6年間、通わせていただいた、東北の被災地で、しっかりと胸に結びつけて帰京した言葉。けっして、忘れられない言葉のひとつひとつに、それを語っていらっしゃる、ひとりひとりの胸にも、最後の審判のような朝がきっと来る。そのためにも、苦しんでいるひとと、苦しむ。悩んでいるひとと、悩む。喜んでいるひとと喜ぶ。それが、おおきな弱さをたすける。ひとの、幸せのために生きるという、確信になる。愛は、ほかのひとのなかに、住まうということが、見えてくる。ひとびとの、なかの神。こころを、没頭することができる。愛ゆえに、流れる涙をこらえなければならない、ひととの邂逅(であ)いもある。
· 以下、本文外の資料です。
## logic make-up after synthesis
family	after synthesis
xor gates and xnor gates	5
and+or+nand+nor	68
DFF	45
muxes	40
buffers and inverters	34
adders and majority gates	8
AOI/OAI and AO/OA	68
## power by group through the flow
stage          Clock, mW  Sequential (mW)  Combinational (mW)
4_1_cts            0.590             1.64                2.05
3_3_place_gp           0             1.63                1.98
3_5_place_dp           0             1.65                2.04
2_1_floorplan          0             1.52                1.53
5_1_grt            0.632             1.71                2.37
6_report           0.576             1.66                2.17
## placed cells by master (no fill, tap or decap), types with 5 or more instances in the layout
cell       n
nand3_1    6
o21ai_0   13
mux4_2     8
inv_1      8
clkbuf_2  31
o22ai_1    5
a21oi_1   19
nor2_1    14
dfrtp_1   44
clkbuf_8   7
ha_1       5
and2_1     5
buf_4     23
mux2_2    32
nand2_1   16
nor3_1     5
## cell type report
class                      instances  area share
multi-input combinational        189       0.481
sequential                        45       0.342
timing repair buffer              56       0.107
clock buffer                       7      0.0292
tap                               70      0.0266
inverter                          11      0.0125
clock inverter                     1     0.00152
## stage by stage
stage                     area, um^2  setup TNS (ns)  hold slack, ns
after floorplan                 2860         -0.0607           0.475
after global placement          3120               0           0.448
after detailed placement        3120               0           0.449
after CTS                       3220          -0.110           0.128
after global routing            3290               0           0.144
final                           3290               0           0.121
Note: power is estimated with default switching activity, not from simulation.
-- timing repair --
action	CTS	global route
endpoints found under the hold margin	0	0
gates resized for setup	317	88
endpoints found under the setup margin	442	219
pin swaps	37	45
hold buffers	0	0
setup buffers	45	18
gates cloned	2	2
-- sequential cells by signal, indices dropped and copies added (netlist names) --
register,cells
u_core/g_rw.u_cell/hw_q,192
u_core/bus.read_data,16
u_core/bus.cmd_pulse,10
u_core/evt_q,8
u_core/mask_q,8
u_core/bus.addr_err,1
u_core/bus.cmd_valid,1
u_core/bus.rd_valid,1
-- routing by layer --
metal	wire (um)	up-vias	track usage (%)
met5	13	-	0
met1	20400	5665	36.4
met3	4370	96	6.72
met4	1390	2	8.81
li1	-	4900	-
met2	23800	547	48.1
<file path="config.mk">
export PLATFORM = sky130hd
export DESIGN_NAME = load_unit
export DESIGN_NICKNAME = d
export VERILOG_FILES = /design/src/rtl/load_pkg.sv /design/src/rtl/load_extend.sv /design/src/rtl/load_unit.sv
export SDC_FILE = /design/constraint.sdc
export NUM_CORES = 1
export LEC_CHECK = 0
export ABC_AREA = 1
export CORE_UTILIZATION = 47
export CTS_CLUSTER_SIZE = 40
export DETAILED_ROUTE_END_ITERATION = 12
export GPL_TIMING_DRIVEN = 0
export PLACE_DENSITY_LB_ADDON = 0.12
export SYNTH_ARGS = -nofsm -noshare
export SYNTH_HDL_FRONTEND = slang
export SYNTH_SLANG_ARGS = --single-unit
</file>
<file path="constraint.sdc">
create_clock -name clk -period 2.4 [get_ports clk]
set_input_delay 0.48 -clock clk [delete_from_list [all_inputs] [get_ports clk]]
set_output_delay 0.48 -clock clk [all_outputs]
set_load 0.02 [all_outputs]
</file>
信じることで、奇跡をもったひとびとがいる。神にふれることも、見ることも、ぢかに知ることもなく、ただ信じることで。ひとのすばらしいところ、神を愛することができるということ。「目が見もせず、耳が聞きもせず、ひとの心に思い浮かびもしなかったことを、神はご自分を愛する者たちに準備された」(Ⅰコリント2:9)愛ゆえに、愛ゆえに。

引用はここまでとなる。